Now that right there? That just reminded me of something that really bugged me about the book, too. Way back in elementry school when I read it. Yes, Edmund is a whiny brat. But his only real mistake was to take candy from a stranger, if I recall. And Lucy herself took tea from a stranger. The witch is the first person Edmund meets in Narnia, and he's no more to be blamed for trusting her than Lucy is to be blamed for trusting the fawn. But does Lucy get badmouthed when the fawn betrayed her trust? No.

And after he eats the food the witch gives him, Edward's free will was pretty much gone, if I recall. And there's the fact that he is what, 11? 12 at the most? An 11 year old is not capable of the adult reasoning that ends with people being called traitors and then executed. Not when you're talking about war and death, which is a bit more overwhelming for a child than betraying who broke the downstairs window. If Lucy had been in his place and listened to the authority figure, the "adult" that was manipulating her and feeding her mind-controlling drugged food, I don't think they'd all turn around and call the 8 year old child a traitor. Edmund's not THAT much older.


Edit: Oh come on kid, don't put the sword back in the scabbard without cleaning it!

Edit2: Is he riding a unicorn? Oh that's hilarious. And stupid. But mostly hilarious.

Edit3: Is it wrong of me that I see the four adult versions of them horse-riding through the woods of Narnia and I think "Well, considering they're the ONLY humans in Narnia, at the age they're at right now... they're either bestiality deviants, incest deviants, or completely asexual..."

Final thoughts:

-Mr. Tumnus & Lucy win for the strongest and most moving scenes of the film.
-Tilda Swinson wins for looking coolest in her Witch costumes.
-Peter loses for being a bore
-the giant army cats win for being giant army cats
-the director loses for making a movie that sounds good in pieces but the whole is less than the sum of the parts, by quite a bit.

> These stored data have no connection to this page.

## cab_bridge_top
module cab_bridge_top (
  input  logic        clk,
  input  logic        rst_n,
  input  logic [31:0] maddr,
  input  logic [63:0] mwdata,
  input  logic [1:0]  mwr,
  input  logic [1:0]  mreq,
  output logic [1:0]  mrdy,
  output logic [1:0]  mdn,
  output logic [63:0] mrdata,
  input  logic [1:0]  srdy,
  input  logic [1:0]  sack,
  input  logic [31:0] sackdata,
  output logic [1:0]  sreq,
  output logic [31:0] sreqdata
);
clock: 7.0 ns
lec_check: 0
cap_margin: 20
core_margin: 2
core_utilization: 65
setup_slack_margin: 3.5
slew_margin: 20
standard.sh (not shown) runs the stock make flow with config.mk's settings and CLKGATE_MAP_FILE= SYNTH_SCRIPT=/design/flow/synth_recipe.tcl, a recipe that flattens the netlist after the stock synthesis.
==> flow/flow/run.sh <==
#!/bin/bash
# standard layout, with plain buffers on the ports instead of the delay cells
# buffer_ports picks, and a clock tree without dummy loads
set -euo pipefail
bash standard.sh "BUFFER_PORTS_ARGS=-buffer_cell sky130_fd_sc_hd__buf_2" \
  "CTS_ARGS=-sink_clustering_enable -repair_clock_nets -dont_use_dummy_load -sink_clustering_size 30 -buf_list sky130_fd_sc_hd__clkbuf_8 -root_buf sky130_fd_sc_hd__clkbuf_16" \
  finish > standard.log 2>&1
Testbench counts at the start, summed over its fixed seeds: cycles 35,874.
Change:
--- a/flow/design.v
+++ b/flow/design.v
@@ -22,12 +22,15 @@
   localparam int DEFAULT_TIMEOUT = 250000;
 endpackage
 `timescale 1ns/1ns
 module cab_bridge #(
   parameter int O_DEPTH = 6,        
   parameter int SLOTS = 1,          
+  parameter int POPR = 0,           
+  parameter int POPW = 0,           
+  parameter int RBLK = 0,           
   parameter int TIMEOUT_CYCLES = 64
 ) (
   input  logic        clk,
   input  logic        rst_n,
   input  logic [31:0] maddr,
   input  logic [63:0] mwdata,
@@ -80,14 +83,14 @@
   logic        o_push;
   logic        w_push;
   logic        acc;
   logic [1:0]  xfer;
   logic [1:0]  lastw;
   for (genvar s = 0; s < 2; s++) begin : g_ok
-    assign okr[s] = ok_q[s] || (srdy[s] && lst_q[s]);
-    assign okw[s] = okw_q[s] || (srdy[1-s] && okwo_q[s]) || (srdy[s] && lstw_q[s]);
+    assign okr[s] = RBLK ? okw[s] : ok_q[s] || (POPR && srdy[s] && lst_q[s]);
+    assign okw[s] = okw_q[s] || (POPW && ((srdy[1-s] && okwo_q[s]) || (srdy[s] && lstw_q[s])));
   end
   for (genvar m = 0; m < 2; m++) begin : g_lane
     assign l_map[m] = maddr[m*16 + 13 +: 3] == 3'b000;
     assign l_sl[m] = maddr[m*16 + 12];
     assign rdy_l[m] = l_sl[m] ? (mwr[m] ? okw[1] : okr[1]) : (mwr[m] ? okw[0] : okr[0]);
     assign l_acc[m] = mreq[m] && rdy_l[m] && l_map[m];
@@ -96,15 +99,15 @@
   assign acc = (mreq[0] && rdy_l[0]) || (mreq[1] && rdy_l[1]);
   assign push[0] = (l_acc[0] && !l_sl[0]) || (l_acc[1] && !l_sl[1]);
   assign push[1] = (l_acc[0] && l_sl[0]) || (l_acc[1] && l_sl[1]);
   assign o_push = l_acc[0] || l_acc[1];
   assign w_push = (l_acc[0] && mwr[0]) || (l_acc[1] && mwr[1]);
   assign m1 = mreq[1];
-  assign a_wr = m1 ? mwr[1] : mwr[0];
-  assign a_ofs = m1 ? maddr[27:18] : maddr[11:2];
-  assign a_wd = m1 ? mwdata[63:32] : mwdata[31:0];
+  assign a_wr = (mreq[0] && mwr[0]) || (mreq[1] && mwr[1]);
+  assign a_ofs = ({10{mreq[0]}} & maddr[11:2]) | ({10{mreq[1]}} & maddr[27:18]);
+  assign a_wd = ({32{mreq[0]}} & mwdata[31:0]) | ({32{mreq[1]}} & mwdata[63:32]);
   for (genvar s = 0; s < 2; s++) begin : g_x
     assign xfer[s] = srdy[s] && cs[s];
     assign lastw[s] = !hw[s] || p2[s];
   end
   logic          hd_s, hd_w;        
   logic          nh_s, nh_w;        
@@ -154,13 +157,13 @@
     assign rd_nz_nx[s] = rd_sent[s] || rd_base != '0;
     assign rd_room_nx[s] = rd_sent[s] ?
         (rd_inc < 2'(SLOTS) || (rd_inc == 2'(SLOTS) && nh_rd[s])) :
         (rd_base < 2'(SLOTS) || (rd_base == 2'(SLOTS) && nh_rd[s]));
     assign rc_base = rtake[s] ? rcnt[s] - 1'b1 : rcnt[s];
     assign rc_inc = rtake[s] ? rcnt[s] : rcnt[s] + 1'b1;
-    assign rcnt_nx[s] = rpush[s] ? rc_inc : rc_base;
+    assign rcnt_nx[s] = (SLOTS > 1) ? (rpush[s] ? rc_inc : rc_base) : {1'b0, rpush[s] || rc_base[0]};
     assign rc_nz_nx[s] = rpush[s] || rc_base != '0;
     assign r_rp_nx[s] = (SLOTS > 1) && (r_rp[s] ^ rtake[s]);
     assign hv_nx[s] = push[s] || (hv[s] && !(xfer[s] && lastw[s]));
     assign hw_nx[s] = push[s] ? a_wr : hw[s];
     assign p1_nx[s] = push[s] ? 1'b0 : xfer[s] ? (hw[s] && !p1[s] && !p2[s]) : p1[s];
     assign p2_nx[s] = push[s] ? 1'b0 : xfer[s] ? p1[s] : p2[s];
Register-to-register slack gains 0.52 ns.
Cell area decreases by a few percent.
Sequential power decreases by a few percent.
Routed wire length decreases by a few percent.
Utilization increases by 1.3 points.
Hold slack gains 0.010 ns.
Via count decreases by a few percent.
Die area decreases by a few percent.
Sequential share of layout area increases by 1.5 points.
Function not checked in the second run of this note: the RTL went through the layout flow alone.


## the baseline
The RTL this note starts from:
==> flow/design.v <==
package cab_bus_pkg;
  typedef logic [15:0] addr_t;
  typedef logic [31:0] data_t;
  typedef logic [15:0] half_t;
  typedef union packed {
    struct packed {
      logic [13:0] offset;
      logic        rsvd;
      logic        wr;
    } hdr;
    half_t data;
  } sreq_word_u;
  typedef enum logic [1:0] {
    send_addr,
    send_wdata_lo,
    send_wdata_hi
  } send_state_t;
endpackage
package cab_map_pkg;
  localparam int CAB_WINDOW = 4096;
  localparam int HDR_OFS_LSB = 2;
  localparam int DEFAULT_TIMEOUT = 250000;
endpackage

But it could have been worse, I suppose. And it might be argued as unfair to hold every epic fantasy film to the LOTR standards. Then again, why is that unfair? LOTR set the fucking standard, not just in size and scope, but in power and depth of storytelling for fantasy films. And yes, I am going to hold would-be epics like Narnia to the LOTR standard.

That's what standards are for.

Date: 2006-07-28 07:56 am (UTC)
From: [identity profile] donna-c-punk.livejournal.com
I never read the Narnia books. And the movie didn't spur me into wanting to read any of them, whereas The Fellowship of the Ring film finally made me crack open the LOTR books which had been sitting in my possession for almost two years. I just sat through Narnia, thinking, "Man, even Tolkien would complain about the overt Judeo-Christian crap in here. I wonder if he ever mentioned it to Lewis?".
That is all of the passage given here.